In recent issues of World Journal (世界日报), there was an interesting comparison of “two Lhasa’s,” written by three co-authors, Messrs Yin, Fei and Yu from the Bay Area. The two Lhasa’s in question were the Lhasa in Tibet and the “little Lhasa” established by the Dalai Lama in upper Dharamsala upon his exile from Tibet in 1959. In the interest of introducing the results of their research to a broader English reading public, I have loosely translated some of their major findings and observations in this blog.
When Dalai Lama fled Tibet in 1959, the Lhasa he left behind had a population of 29,000. Of this total, 14,000 were monks and nuns that did not contribute to the economy and 4,000 were homeless beggars, all were supported by a working population of 11,000. By way of comparison, in America for every 10,000 population, the average is 24 in the clergy and 2 homeless. Obviously the economic burden of the working class in the Lhasa Dalai Lama left behind was unimaginably onerous to say the least.
On the other hand, the little Lhasa in Dharmsala had all the advantages of a roaring new beginning. The followers of Dalai Lama were the elites of Tibet. They were educated, skilled and wealthy. They knew what it would take to set up an exile government. Furthermore, Dalai Lama and his cohort had the explicit support of the CIA and the State Department, to the tune of $2-3 million in annual subsidy. Lastly, Dalai Lama took his personal wealth with him to India. Just the antiquities he took with him were judged to be worth $200 million in today’s dollars. He also owned approximately 8 tons of gold and 4,750 tons of silver, worth $8.7 billion in today’s dollars.
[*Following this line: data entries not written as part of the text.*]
[config.mk]
export PLATFORM = sky130hd
export DESIGN_NAME = snake_head_ctl
export DESIGN_NICKNAME = d
export VERILOG_FILES = /design/src/rtl/snake_head_ctl.sv
export SDC_FILE = /design/constraint.sdc
export NUM_CORES = 1
export LEC_CHECK = 0
export ABC_AREA = 1
export CELL_PAD_IN_SITES_DETAIL_PLACEMENT = 1
export CELL_PAD_IN_SITES_GLOBAL_PLACEMENT = 2
export CORE_MARGIN = 2
export CORE_UTILIZATION = 32
export CTS_BUF_LIST = sky130_fd_sc_hd__clkbuf_16
export CTS_CLUSTER_DIAMETER = 60
export DETAILED_ROUTE_END_ITERATION = 10
export PLACE_DENSITY = 0.8
export SYNTH_ARGS = -nofsm -noshare
export SYNTH_HDL_FRONTEND = slang
export SYNTH_SLANG_ARGS = --single-unit
[constraint.sdc]
create_clock -name pclk -period 2.4 [get_ports pclk]
set_clock_uncertainty 0.1 [all_clocks]
set_input_delay 0.24 -clock pclk [delete_from_list [all_inputs] [get_ports pclk]]
set_output_delay 0.24 -clock pclk [all_outputs]
set_load 0.01 [all_outputs]
<file path="src/rtl/qc_ldpc_enc.sv">
// rtl/qc_ldpc_enc.sv - systematic quasi-cyclic LDPC encoder, info blocks in, info+parity blocks out
// Parity block j is the XOR over info blocks i of u_i rotated by G_SHIFT(i,j).
module qc_ldpc_enc #(
    parameter int D = 8,
    parameter int R = 5,
    parameter int C = 3,
    parameter logic [(R-C)*C*$clog2(D)-1:0] G_SHIFT = 18'o753421
) (
    input  logic         clk,
    input  logic         rst,
    input  logic         in_valid,
    output logic         in_ready,
    input  logic [D-1:0] in_data,
    output logic         out_valid,
    input  logic         out_ready,
    output logic [D-1:0] out_data,
    output logic         out_last
);

    localparam int KB   = R - C;
    localparam int SH_W = $clog2(D);
    localparam int CW   = $clog2(R + 1);

    typedef enum logic {
        S_LOAD = 1'b0,
        S_SEND = 1'b1
    } state_t;

    state_t          state;
    state_t          state_nxt;
    logic [CW-1:0]   in_cnt;
    logic [CW-1:0]   out_cnt;
    logic [D-1:0]    info_buf [KB];
    logic [D-1:0]    par      [C];
    logic [D-1:0]    par_nxt  [C];
    logic [SH_W-1:0] shift_sel [C];
    logic            accept;
    logic            xfer;
    logic            last_in;

    // rot(x,s)[k] = x[(k+s) mod D]: shifting the doubled word right wraps the low bits around
    function automatic logic [D-1:0] rot(input logic [D-1:0] x, input logic [SH_W-1:0] s);
        logic [2*D-1:0] w;
        w = {x, x} >> s;
        return w[D-1:0];
    endfunction

    assign accept  = in_valid & in_ready;
    assign xfer    = out_valid & out_ready;
    assign last_in = (in_cnt == CW'(KB - 1));

    always_ff @(posedge clk or negedge rst) begin
        if (!rst) begin
            state <= S_LOAD;
        end else begin
            state <= state_nxt;
        end
    end

    always_comb begin
        state_nxt = state;
        case (state)
            S_LOAD: if (accept && last_in) state_nxt = S_SEND;
            S_SEND: if (xfer && out_last)  state_nxt = S_LOAD;
            default: state_nxt = S_LOAD;
        endcase
    end

    always_comb begin
        in_ready  = (state == S_LOAD);
        out_valid = (state == S_SEND);
        out_last  = (state == S_SEND) && (out_cnt == CW'(R - 1));
        out_data  = '0;
        if (state == S_SEND) begin
            for (int b = 0; b < R; b++) begin
                if (out_cnt == CW'(b)) begin
                    if (b < KB) out_data = info_buf[b];
                    else        out_data = par[b - KB];
                end
            end
        end
    end

    // Shift for the block being accepted is picked by in_cnt from the packed table
    always_comb begin
        for (int j = 0; j < C; j++) begin
            shift_sel[j] = '0;
            for (int i = 0; i < KB; i++) begin
                if (in_cnt == CW'(i)) shift_sel[j] = G_SHIFT[SH_W*(i*C+j) +: SH_W];
            end
            par_nxt[j] = par[j] ^ rot(in_data, shift_sel[j]);
        end
    end

    always_ff @(posedge clk or negedge rst) begin
        if (!rst) begin
            in_cnt  <= '0;
            out_cnt <= '0;
            for (int i = 0; i < KB; i++) info_buf[i] <= '0;
            for (int j = 0; j < C; j++)  par[j]      <= '0;
        end else begin
            if (accept) begin
                for (int i = 0; i < KB; i++) begin
                    if (in_cnt == CW'(i)) info_buf[i] <= in_data;
                end
                for (int j = 0; j < C; j++) par[j] <= par_nxt[j];
                if (last_in) begin
                    in_cnt  <= '0;
                    out_cnt <= '0;
                end else begin
                    in_cnt <= in_cnt + CW'(1);
                end
            end
            if (xfer) begin
                if (out_last) begin
                    out_cnt <= '0;
                    for (int j = 0; j < C; j++) par[j] <= '0;
                end else begin
                    out_cnt <= out_cnt + CW'(1);
                end
            end
        end
    end

endmodule

</file>
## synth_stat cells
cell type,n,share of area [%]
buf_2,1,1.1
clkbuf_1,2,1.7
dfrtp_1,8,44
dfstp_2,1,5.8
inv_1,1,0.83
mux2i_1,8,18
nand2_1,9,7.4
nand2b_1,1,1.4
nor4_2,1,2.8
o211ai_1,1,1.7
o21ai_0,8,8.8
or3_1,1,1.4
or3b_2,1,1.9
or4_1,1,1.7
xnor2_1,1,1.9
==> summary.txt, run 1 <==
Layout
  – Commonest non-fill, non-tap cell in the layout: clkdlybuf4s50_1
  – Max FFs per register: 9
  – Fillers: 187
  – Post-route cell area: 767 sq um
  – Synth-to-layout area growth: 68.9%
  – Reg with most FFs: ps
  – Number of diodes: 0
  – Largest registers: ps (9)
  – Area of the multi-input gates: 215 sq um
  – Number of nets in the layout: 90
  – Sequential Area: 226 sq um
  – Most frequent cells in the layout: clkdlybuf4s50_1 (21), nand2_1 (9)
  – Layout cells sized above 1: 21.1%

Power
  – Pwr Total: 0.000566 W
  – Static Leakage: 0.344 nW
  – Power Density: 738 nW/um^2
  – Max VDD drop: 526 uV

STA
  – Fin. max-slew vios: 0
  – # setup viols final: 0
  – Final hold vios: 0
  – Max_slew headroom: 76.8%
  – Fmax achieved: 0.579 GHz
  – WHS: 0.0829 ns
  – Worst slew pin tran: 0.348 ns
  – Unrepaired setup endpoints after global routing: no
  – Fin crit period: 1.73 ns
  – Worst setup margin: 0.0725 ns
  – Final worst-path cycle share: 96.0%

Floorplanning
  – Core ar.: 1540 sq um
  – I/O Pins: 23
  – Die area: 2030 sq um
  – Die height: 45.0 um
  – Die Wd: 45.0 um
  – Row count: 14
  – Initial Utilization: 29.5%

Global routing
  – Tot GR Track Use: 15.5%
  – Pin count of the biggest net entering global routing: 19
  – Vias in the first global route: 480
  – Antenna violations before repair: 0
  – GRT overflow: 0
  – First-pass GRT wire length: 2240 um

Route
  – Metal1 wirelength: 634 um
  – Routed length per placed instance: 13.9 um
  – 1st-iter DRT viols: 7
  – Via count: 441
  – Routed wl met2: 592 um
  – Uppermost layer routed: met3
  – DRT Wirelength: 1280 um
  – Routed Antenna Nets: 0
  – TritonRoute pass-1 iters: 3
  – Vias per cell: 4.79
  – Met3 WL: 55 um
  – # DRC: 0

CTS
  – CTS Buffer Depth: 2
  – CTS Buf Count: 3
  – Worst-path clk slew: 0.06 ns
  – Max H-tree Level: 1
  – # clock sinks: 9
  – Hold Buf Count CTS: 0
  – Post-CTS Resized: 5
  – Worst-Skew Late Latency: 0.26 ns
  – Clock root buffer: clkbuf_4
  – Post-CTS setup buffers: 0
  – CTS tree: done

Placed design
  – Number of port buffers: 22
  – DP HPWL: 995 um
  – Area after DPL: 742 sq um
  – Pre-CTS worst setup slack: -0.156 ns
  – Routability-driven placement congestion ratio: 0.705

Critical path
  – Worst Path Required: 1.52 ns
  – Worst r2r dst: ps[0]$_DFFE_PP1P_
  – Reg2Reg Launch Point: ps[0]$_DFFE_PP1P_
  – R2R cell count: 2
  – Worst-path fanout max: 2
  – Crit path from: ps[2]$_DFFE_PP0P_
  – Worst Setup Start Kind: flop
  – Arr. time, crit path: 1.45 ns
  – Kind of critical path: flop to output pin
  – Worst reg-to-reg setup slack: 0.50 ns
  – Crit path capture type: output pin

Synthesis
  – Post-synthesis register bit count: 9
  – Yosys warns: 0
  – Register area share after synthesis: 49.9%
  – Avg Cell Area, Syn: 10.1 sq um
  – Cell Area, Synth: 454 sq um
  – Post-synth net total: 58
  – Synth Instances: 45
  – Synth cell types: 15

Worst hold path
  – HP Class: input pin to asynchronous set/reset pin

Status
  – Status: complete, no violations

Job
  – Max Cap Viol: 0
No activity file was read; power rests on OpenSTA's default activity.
$ cat src/rtl/arb_byte_packer.sv
`default_nettype none
// ============================================================================
// Module   : arb_byte_packer
// Purpose  : Packs the arbiter's 8-bit byte stream (no backpressure) into
//            32-bit words. Completed or flushed words are buffered in a small
//            circular queue and offered on a valid/ready interface. Words that
//            arrive while the queue is full (and no pop is happening) are
//            dropped, and a sticky overflow flag is raised.
//
// Ports    : clk         system clock, rising edge
//            rst         synchronous reset, active-high
//            din         byte from the arbiter
//            din_valid   byte qualifier; a byte is taken every cycle it is 1
//            flush       emit any partially assembled word now
//            dout        head word, first byte in [7:0]
//            dout_cnt    number of valid bytes in the head word (1..4)
//            dout_valid  queue non-empty
//            dout_ready  consumer accepts the head word
//            dout_par    per-lane even parity of the head word (optional)
//            overflow    sticky drop flag, cleared only by rst
//            level       queue occupancy, 0..OUT_DEPTH
//
// Options  : define ARB_BYTE_PACKER_PARITY_EN to add dout_par and the parity
//            storage in the queue.
//
// Revision : 1.0 - initial release
// ============================================================================
module arb_byte_packer #(
   parameter int OUT_DEPTH = 4,
   parameter int PTR_W     = 2
) (
   input  logic             clk,
   input  logic             rst,
   input  logic [7:0]       din,
   input  logic             din_valid,
   input  logic             flush,
   output logic [31:0]      dout,
   output logic [2:0]       dout_cnt,
   output logic             dout_valid,
   input  logic             dout_ready,
`ifdef ARB_BYTE_PACKER_PARITY_EN
   output logic [3:0]       dout_par,
`endif
   output logic             overflow,
   output logic [PTR_W:0]   level
);

   localparam logic [PTR_W:0]   c_full_level = OUT_DEPTH[PTR_W:0];
   localparam logic [PTR_W:0]   c_level_one  = 1;
   localparam logic [PTR_W-1:0] c_ptr_one    = 1;

   // ------------------------------------------------------------------------
   // State
   // ------------------------------------------------------------------------
   logic [1:0]        r_idx;
   logic [31:0]       r_asm;
   logic [PTR_W-1:0]  r_wr_ptr;
   logic [PTR_W-1:0]  r_rd_ptr;
   logic [PTR_W:0]    r_level;
   logic              r_overflow;
   logic [31:0]       r_dout;
   logic [2:0]        r_dout_cnt;

   logic [31:0]       r_mem_data [OUT_DEPTH];
   logic [2:0]        r_mem_cnt  [OUT_DEPTH];

   // ------------------------------------------------------------------------
   // Combinational
   // ------------------------------------------------------------------------
   logic [31:0]       w_asm_fill;
   logic [2:0]        w_cnt_fill;
   logic              w_push;
   logic              w_pop;
   logic              w_full;
   logic              w_push_acc;
   logic              w_drop;
   logic [PTR_W:0]    w_level_next;
   logic [PTR_W-1:0]  w_rd_next;
   logic              w_head_is_new;

   // The word as it looks after this cycle's byte (if any) lands in lane idx.
   // Lanes above idx are always zero because the assembly register is cleared
   // on every push, so a partial word carries zeros in its unused lanes.
   always_comb begin
      w_asm_fill = r_asm;
      if (din_valid) begin
         w_asm_fill[{r_idx, 3'b000} +: 8] = din;
      end
   end

   assign w_cnt_fill = {1'b0, r_idx} + (din_valid ? 3'd1 : 3'd0);

   // A push happens when the fourth byte lands, or on flush whenever at least
   // one byte (held or arriving this cycle) exists.
   assign w_push = (din_valid && (r_idx == 2'd3))
                || (flush && ((r_idx != 2'd0) || din_valid));

   assign w_pop      = (r_level != '0) && dout_ready;
   assign w_full     = (r_level == c_full_level);
   // A simultaneous pop frees the slot, so a full queue can still accept.
   assign w_push_acc = w_push && (!w_full || w_pop);
   assign w_drop     = w_push && w_full && !w_pop;

   always_comb begin
      w_level_next = r_level;
      case ({w_push_acc, w_pop})
         2'b10:   w_level_next = r_level + c_level_one;
         2'b01:   w_level_next = r_level - c_level_one;
         default: w_level_next = r_level;
      endcase
   end

   assign w_rd_next = w_pop ? (r_rd_ptr + c_ptr_one) : r_rd_ptr;

   // When the only entry left after this edge is the one being written now,
   // the head register must take the incoming word directly, since the
   // storage array does not yet hold it. A word pushed into an empty queue is
   // never popped in the same cycle because w_pop requires a non-zero level.
   assign w_head_is_new = w_push_acc && (w_level_next == c_level_one);

   // ------------------------------------------------------------------------
   // Assembly, pointers, occupancy, overflow and head register
   // ------------------------------------------------------------------------
   always_ff @(posedge clk) begin
      if (rst) begin
         r_idx      <= 2'd0;
         r_asm      <= 32'd0;
         r_wr_ptr   <= '0;
         r_rd_ptr   <= '0;
         r_level    <= '0;
         r_overflow <= 1'b0;
         r_dout     <= 32'd0;
         r_dout_cnt <= 3'd0;
      end else begin
         // A push restarts assembly even when the word is dropped, so the
         // next byte always begins a fresh word in lane 0.
         if (w_push) begin
            r_idx <= 2'd0;
            r_asm <= 32'd0;
         end else if (din_valid) begin
            r_idx <= r_idx + 2'd1;
            r_asm <= w_asm_fill;
         end

         if (w_push_acc) begin
            r_wr_ptr <= r_wr_ptr + c_ptr_one;
         end
         r_rd_ptr <= w_rd_next;
         r_level  <= w_level_next;

         if (w_drop) begin
            r_overflow <= 1'b1;
         end

         // Head register tracks the entry at the next read pointer. With no
         // pop it reloads the same entry, which keeps it stable while the
         // consumer stalls. When the queue drains it simply holds.
         if (w_level_next != '0) begin
            if (w_head_is_new) begin
               r_dout     <= w_asm_fill;
               r_dout_cnt <= w_cnt_fill;
            end else begin
               r_dout     <= r_mem_data[w_rd_next];
               r_dout_cnt <= r_mem_cnt[w_rd_next];
            end
         end
      end
   end

   // Queue storage carries no reset: an entry is only read after it has been
   // written, and pointers/level are reset above.
   always_ff @(posedge clk) begin
      if (w_push_acc) begin
         r_mem_data[r_wr_ptr] <= w_asm_fill;
         r_mem_cnt[r_wr_ptr]  <= w_cnt_fill;
      end
   end

`ifdef ARB_BYTE_PACKER_PARITY_EN
   // ------------------------------------------------------------------------
   // Per-lane parity, computed at push time and stored with the word
   // ------------------------------------------------------------------------
   logic [3:0] w_par_fill;
   logic [3:0] r_mem_par [OUT_DEPTH];
   logic [3:0] r_dout_par;

   for (genvar k = 0; k < 4; k++) begin : g_par
      assign w_par_fill[k] = ^w_asm_fill[8*k +: 8];
   end

   always_ff @(posedge clk) begin
      if (w_push_acc) begin
         r_mem_par[r_wr_ptr] <= w_par_fill;
      end
   end

   always_ff @(posedge clk) begin
      if (rst) begin
         r_dout_par <= 4'd0;
      end else if (w_level_next != '0) begin
         if (w_head_is_new) begin
            r_dout_par <= w_par_fill;
         end else begin
            r_dout_par <= r_mem_par[w_rd_next];
         end
      end
   end

   assign dout_par = r_dout_par;
`endif

   // ------------------------------------------------------------------------
   // Outputs
   // ------------------------------------------------------------------------
   assign dout       = r_dout;
   assign dout_cnt   = r_dout_cnt;
   assign dout_valid = (r_level != '0);
   assign overflow   = r_overflow;
   assign level      = r_level;

endmodule
`default_nettype wire
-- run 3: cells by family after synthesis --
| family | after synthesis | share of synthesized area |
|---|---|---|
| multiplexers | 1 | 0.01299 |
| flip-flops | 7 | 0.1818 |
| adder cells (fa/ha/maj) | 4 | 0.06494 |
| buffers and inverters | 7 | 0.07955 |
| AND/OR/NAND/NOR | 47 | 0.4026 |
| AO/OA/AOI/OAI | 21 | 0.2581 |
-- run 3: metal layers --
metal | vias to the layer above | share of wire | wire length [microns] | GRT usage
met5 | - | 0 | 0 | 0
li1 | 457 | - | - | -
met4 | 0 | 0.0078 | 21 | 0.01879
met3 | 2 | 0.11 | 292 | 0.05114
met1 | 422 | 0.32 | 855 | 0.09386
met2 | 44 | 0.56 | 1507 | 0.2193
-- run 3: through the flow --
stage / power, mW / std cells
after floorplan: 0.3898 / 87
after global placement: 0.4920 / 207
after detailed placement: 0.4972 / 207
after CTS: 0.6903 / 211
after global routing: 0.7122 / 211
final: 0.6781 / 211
In other words, Dalai Lama had plenty of assets to establish a new Lhasa in style.
So, after 50 years, how do the old Lhasa in Tibet compare to the little Lhasa in India?
The population of Lhasa has increased from the original 29,000 to 300,000 Tibetans, while the population of little Lhasa remained static at 30,000 of which about 5000 are Tibetans.
In Tibet’s Lhasa, there used to be a total of 4 automobiles, bought by the 13th Dalai Lama, the predecessor to the current Dalai Lama. Today, there are 16,000 vehicles in Lhasa. In little Lhasa, only the Dalai Lama and senior government officials have cars, none of the regular Tibetans own cars.
In 2007, Lhasa replaced all plastics shopping bags with textile bags, and the practice has now spread to all of Tibet. Little Lhasa continues to be littered with plastics bags fluttering in the wind. There are 110 public toilets in Lhasa, none in little Lhasa.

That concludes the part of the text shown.